**HOW TO COMPLETE THIS TASK**
Tally the lines below that contain "high". The number is the whole answer.
------ DATASET ENTRIES
`src/rtl/card_display_scan_if.sv`:
```
// Bundle between the card-billing stage and the display scanner.
//   dispmoney : money balance, [10:8] hundreds, [7:4] tens BCD, [3:0] units BCD
//   disptime  : call time, [8] hundreds, [7:4] tens BCD, [3:0] units BCD
//   read      : card present
//   warn      : low-balance warning
//   cut       : call cut
//   seg       : segments a..g on bits 0..6, active-high
//   dig       : one-hot digit select, bit0 = leftmost digit
//   frame     : one-cycle pulse when the scanner takes a snapshot
// master = the side that supplies the billing values, slave = the scanner.
interface card_display_scan_if;
   logic [10:0] dispmoney;
   logic [8:0]  disptime;
   logic        read;
   logic        warn;
   logic        cut;
   logic [6:0]  seg;
   logic [5:0]  dig;
   logic        frame;

   modport master (
      output dispmoney, disptime, read, warn, cut,
      input  seg, dig, frame
   );

   modport slave (
      input  dispmoney, disptime, read, warn, cut,
      output seg, dig, frame
   );
endinterface

```
`src/rtl/card_display_scan.sv`:
```
// Six-digit time-multiplexed 7-segment scanner for the card-billing display.
// Digits 0..2 show money (hundreds, tens, units), digits 3..5 show call time.
// All billing inputs are captured once per scan frame so a frame is never torn.
// Ports:
//   clk    : system clock, rising edge
//   reset  : synchronous, active-high
//   bus    : card_display_scan_if.slave (billing inputs in, seg/dig/frame out)
// Parameters:
//   SCAN_DIV     : cycles each digit stays selected (2..65535)
//   BLINK_FRAMES : frames per blink half-period while warn is set (1..255)
//   LZB          : 1 blanks leading zeros in each group, 0 shows every digit
module card_display_scan #(
   parameter int SCAN_DIV     = 4,
   parameter int BLINK_FRAMES = 8,
   parameter int LZB          = 1
) (
   input  logic                 clk,
   input  logic                 reset,
   card_display_scan_if.slave   bus
);

   logic [15:0] div;
   logic [2:0]  idx;
   logic [7:0]  blink_cnt;
   logic        blink_on;

   logic [10:0] snap_money;
   logic [8:0]  snap_time;
   logic        snap_read;
   logic        snap_warn;
   logic        snap_cut;

   logic        div_end;
   logic        snap_now;
   logic [3:0]  nib;
   logic        lead_blank;
   logic [6:0]  seg_next;

   function automatic logic [6:0] decode(input logic [3:0] d);
      logic [6:0] s;
      case (d)
         4'd0:    s = 7'h3F;
         4'd1:    s = 7'h06;
         4'd2:    s = 7'h5B;
         4'd3:    s = 7'h4F;
         4'd4:    s = 7'h66;
         4'd5:    s = 7'h6D;
         4'd6:    s = 7'h7D;
         4'd7:    s = 7'h07;
         4'd8:    s = 7'h7F;
         4'd9:    s = 7'h6F;
         default: s = 7'h79;
      endcase
      return s;
   endfunction

   assign div_end  = (div == 16'(SCAN_DIV - 1));
   // The last digit slot of a frame doubles as the snapshot instant.
   assign snap_now = div_end && (idx == 3'd5);

   // Select the nibble for the current digit and whether it is a leading zero
   // within its group (units are never blanked).
   always_comb begin
      nib        = 4'd0;
      lead_blank = 1'b0;
      case (idx)
         3'd0: begin
            nib        = {1'b0, snap_money[10:8]};
            lead_blank = (snap_money[10:8] == 3'd0);
         end
         3'd1: begin
            nib        = snap_money[7:4];
            lead_blank = (snap_money[10:8] == 3'd0) && (snap_money[7:4] == 4'd0);
         end
         3'd2: nib = snap_money[3:0];
         3'd3: begin
            nib        = {3'b000, snap_time[8]};
            lead_blank = !snap_time[8];
         end
         3'd4: begin
            nib        = snap_time[7:4];
            lead_blank = !snap_time[8] && (snap_time[7:4] == 4'd0);
         end
         3'd5: nib = snap_time[3:0];
         default: begin
            nib        = 4'd0;
            lead_blank = 1'b0;
         end
      endcase
   end

   // Display priority: no card, cut dash, money blink, error glyph, blanking, digit.
   always_comb begin
      seg_next = decode(nib);
      if (!snap_read)
         seg_next = 7'h00;
      else if (snap_cut)
         seg_next = 7'h40;
      else if (snap_warn && !blink_on && (idx < 3'd3))
         seg_next = 7'h00;
      else if (nib > 4'd9)
         seg_next = 7'h79;
      else if ((LZB != 0) && lead_blank)
         seg_next = 7'h00;
   end

   always_ff @(posedge clk) begin
      if (reset) begin
         div        <= 16'd0;
         idx        <= 3'd0;
         blink_cnt  <= 8'd0;
         blink_on   <= 1'b1;
         snap_money <= 11'd0;
         snap_time  <= 9'd0;
         snap_read  <= 1'b0;
         snap_warn  <= 1'b0;
         snap_cut   <= 1'b0;
         bus.seg    <= 7'h00;
         bus.dig    <= 6'b000000;
         bus.frame  <= 1'b0;
      end else begin
         div <= div_end ? 16'd0 : div + 16'd1;
         if (div_end)
            idx <= (idx == 3'd5) ? 3'd0 : idx + 3'd1;

         if (snap_now) begin
            snap_money <= bus.dispmoney;
            snap_time  <= bus.disptime;
            snap_read  <= bus.read;
            snap_warn  <= bus.warn;
            snap_cut   <= bus.cut;
            // Blink phase advances every frame even without warn, so the
            // first dark half appears at a fixed point in the frame sequence.
            if (blink_cnt == 8'(BLINK_FRAMES - 1)) begin
               blink_cnt <= 8'd0;
               blink_on  <= !blink_on;
            end else begin
               blink_cnt <= blink_cnt + 8'd1;
            end
         end

         // Output stage: one cycle behind idx.
         bus.frame <= snap_now;
         bus.dig   <= 6'b000001 << idx;
         bus.seg   <= seg_next;
      end
   end

endmodule
```
`src/flat_wrapper.sv`:
```
// flat-port wrapper written by rule: the top's interface ports become plain ports
module card_display_scan_flat 
#(
   parameter int SCAN_DIV     = 4,
   parameter int BLINK_FRAMES = 8,
   parameter int LZB          = 1
)
  (clk, reset, bus_dispmoney, bus_disptime, bus_read, bus_warn, bus_cut, bus_seg, bus_dig, bus_frame);
  card_display_scan_if bus_i ();
  input  logic clk;
  input  logic reset;
  input wire logic [$bits(bus_i.dispmoney)-1:0] bus_dispmoney;
  input wire logic [$bits(bus_i.disptime)-1:0] bus_disptime;
  input wire logic [$bits(bus_i.read)-1:0] bus_read;
  input wire logic [$bits(bus_i.warn)-1:0] bus_warn;
  input wire logic [$bits(bus_i.cut)-1:0] bus_cut;
  output wire logic [$bits(bus_i.seg)-1:0] bus_seg;
  output wire logic [$bits(bus_i.dig)-1:0] bus_dig;
  output wire logic [$bits(bus_i.frame)-1:0] bus_frame;
  assign bus_i.dispmoney = bus_dispmoney;
  assign bus_i.disptime = bus_disptime;
  assign bus_i.read = bus_read;
  assign bus_i.warn = bus_warn;
  assign bus_i.cut = bus_cut;
  assign bus_seg = bus_i.seg;
  assign bus_dig = bus_i.dig;
  assign bus_frame = bus_i.frame;
  card_display_scan #(.SCAN_DIV(SCAN_DIV), .BLINK_FRAMES(BLINK_FRAMES), .LZB(LZB)) u_core (.clk(clk), .reset(reset), .bus(bus_i));
endmodule
```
------------
**RESULT OF THE EXERCISE**
2